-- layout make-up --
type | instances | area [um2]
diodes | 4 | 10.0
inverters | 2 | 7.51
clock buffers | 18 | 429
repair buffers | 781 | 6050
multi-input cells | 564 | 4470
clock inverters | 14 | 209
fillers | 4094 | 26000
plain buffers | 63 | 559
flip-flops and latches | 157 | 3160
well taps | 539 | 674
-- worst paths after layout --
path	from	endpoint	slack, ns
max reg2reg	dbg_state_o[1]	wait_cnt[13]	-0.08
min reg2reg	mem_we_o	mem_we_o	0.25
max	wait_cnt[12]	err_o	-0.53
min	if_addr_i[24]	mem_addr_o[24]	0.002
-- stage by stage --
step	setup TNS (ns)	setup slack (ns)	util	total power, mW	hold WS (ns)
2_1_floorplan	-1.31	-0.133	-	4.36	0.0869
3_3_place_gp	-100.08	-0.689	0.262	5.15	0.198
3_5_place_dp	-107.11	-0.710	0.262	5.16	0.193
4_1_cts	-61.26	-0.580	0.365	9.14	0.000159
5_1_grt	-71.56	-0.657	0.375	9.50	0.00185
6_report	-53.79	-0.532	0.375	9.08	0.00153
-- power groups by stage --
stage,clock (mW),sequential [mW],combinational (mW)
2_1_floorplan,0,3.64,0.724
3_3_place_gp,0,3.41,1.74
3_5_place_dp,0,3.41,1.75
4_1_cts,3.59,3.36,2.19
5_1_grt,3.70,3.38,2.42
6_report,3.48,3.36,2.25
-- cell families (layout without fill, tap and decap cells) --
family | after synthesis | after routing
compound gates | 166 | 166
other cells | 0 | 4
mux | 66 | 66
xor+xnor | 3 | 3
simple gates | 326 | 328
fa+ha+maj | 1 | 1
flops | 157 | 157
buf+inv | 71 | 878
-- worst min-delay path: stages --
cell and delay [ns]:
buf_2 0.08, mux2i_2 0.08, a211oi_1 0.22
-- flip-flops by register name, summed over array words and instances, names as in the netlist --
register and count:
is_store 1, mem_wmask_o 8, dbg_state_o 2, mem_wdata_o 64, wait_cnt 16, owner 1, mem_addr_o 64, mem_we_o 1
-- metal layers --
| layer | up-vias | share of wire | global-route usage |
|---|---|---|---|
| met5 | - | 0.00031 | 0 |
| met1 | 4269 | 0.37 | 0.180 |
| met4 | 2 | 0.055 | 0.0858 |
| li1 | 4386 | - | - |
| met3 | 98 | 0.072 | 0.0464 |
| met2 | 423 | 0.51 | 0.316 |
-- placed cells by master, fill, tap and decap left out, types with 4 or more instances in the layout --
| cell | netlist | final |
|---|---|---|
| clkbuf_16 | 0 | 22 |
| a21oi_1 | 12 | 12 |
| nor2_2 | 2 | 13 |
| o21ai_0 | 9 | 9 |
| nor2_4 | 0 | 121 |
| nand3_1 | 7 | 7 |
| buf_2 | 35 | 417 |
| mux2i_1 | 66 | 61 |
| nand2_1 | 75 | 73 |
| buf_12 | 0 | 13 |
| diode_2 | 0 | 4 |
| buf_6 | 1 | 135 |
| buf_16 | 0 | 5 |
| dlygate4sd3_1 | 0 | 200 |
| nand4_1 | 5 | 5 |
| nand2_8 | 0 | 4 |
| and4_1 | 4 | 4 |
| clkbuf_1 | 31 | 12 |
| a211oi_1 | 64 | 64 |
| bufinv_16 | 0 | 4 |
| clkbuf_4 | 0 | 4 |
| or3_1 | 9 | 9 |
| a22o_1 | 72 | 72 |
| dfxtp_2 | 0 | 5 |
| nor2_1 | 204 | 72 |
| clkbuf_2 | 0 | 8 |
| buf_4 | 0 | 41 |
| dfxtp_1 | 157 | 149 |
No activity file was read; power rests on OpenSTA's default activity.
● ● ● ● ●
:: What is required ::
Return exactly the lines of the data, and only those, from the line with "a211oi_1 | 64 | 64 |" through the last line, inclusive.

:: Answer below ::
| a211oi_1 | 64 | 64 |
| bufinv_16 | 0 | 4 |
| clkbuf_4 | 0 | 4 |
| or3_1 | 9 | 9 |
| a22o_1 | 72 | 72 |
| dfxtp_2 | 0 | 5 |
| nor2_1 | 204 | 72 |
| clkbuf_2 | 0 | 8 |
| buf_4 | 0 | 41 |
| dfxtp_1 | 157 | 149 |
No activity file was read; power rests on OpenSTA's default activity.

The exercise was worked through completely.